Task objective:
Go through the listing and copy each line with the string "wire".

Available data:
☆ ☆ ☆ ☆

This is an optimization exercise on Yosys and OpenROAD, whose aim is small area, not a production implementation. In this exercise RTL edits were held to simulation tests only and were not proved equivalent to the original. No activity file was given, so power comes from the tool's default toggle rates.

==> inputs of run a <==
==> flow/design.v <==
module pe_cmd_rom (
    input  wire [2:0]  step,
    input  wire [4:0]  idx,
    output wire [7:0]  data,
    output wire        last,
    output wire [4:0]  len
);
    assign data[0] = (!idx[4] & !idx[3] & !idx[2] & !idx[0]) |
        (!step[0] & idx[2] & !idx[1] & !idx[0]) |
        (step[2] & idx[3] & idx[2] & !idx[1]) |
        (!idx[3] & idx[2] & idx[1] & idx[0]) |
        (!step[2] & !idx[3] & idx[2] & idx[0]) |
        (step[2] & idx[2] & !idx[1] & !idx[0]) |
        (step[2] & step[1] & !idx[3] & idx[1] & idx[0]) |
        (step[2] & step[0] & !idx[3] & idx[1] & idx[0]) |
        (!step[2] & idx[3] & !idx[2] & !idx[1] & !idx[0]);
    assign data[1] = (step[2] & !idx[2] & idx[1] & !idx[0]) |
        (!step[2] & !step[1] & !step[0] & idx[2]) |
        (step[1] & step[0] & !idx[3] & idx[2] & !idx[1] & !idx[0]) |
        (idx[3] & !idx[2] & !idx[1] & !idx[0]) |
        (step[2] & idx[3] & !idx[2] & idx[1]) |
        (step[2] & idx[3] & !idx[1] & !idx[0]) |
        (step[2] & step[1] & !idx[3] & idx[1] & !idx[0]) |
        (step[2] & step[0] & !idx[3] & idx[1] & !idx[0]) |
        (!step[2] & !idx[3] & idx[2] & idx[1] & idx[0]);
    assign data[2] = (step[1] & step[0] & !idx[3] & !idx[2] & idx[1] & !idx[0]) |
        (step[2] & !step[1] & !step[0] & idx[2] & !idx[1] & !idx[0]) |
        (!idx[3] & idx[2] & idx[1] & idx[0]) |
        (step[2] & idx[3] & !idx[2] & idx[1] & !idx[0]) |
        (step[2] & idx[3] & idx[2] & !idx[1] & !idx[0]) |
        (step[1] & !step[0] & !idx[3] & idx[2] & idx[1]) |
        (!step[1] & step[0] & !idx[3] & idx[2] & idx[1]);
    assign data[3] = (step[2] & step[1] & !idx[3] & idx[1] & !idx[0]) |
        (step[2] & step[0] & !idx[3] & idx[1] & !idx[0]) |
        (step[1] & step[0] & !idx[3] & !idx[2] & idx[1] & !idx[0]) |
        (step[1] & step[0] & !idx[3] & idx[2] & !idx[1] & !idx[0]) |
        (idx[4]) |
        (step[2] & idx[3] & !idx[2] & idx[0]) |
        (step[2] & idx[3] & idx[2] & !idx[0]) |
        (step[2] & idx[2] & idx[1] & idx[0]) |
        (step[1] & !step[0] & !idx[3] & idx[2] & idx[0]) |
        (!step[1] & step[0] & !idx[3] & idx[2] & idx[0]);
    assign data[4] = (!step[1] & !step[0] & idx[2] & !idx[1] & !idx[0]) |
        (!step[2] & !step[1] & idx[2]) |
        (!step[2] & !step[0] & idx[2]) |
        (step[0] & !idx[3] & idx[2] & idx[1] & !idx[0]) |
        (step[1] & !idx[3] & idx[2] & idx[1] & !idx[0]) |
        (step[2] & idx[3] & !idx[1] & !idx[0]) |
        (step[2] & idx[3] & idx[1] & idx[0]);
    assign data[5] = (!idx[4] & !idx[2] & !idx[1] & !idx[0]) |
        (step[2] & idx[3] & !idx[0]) |
        (!step[2] & !step[1] & idx[2]) |
        (step[2] & idx[3] & idx[2]) |
        (!step[2] & !step[0] & idx[2]) |
        (!step[2] & !idx[3] & idx[2] & idx[1] & !idx[0]);
    assign data[6] = (!idx[3] & !idx[2] & !idx[1] & !idx[0]) |
        (!step[2] & idx[3] & !idx[2] & !idx[1]) |
        (step[2] & idx[3] & idx[2] & idx[0]) |
        (step[2] & idx[3] & idx[2] & idx[1]) |
        (step[1] & !step[0] & idx[2] & !idx[1] & idx[0]) |
        (!step[1] & step[0] & idx[2] & !idx[1] & idx[0]);
    assign data[7] = (step[2] & step[1] & idx[2] & idx[1]) |
        (step[2] & step[0] & idx[2] & idx[1]) |
        (step[2] & idx[3] & !idx[2] & !idx[1] & idx[0]);
    assign last = (idx[4]) |
        (!step[2] & !step[1] & idx[2]) |
        (!step[2] & !step[0] & idx[2]) |
        (!step[1] & !step[0] & idx[2] & idx[1]) |
        (step[2] & idx[3] & idx[2] & idx[1]);
    assign len  = (step <  3'd3) ? 5'd5  :
                  (step == 3'd3) ? 5'd17 :
                  (step == 3'd4) ? 5'd7  : 5'd15;
endmodule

☆ ☆ ☆ ☆

Result of the exercise:
    input  wire [2:0]  step,
    input  wire [4:0]  idx,
    output wire [7:0]  data,
    output wire        last,
    output wire [4:0]  len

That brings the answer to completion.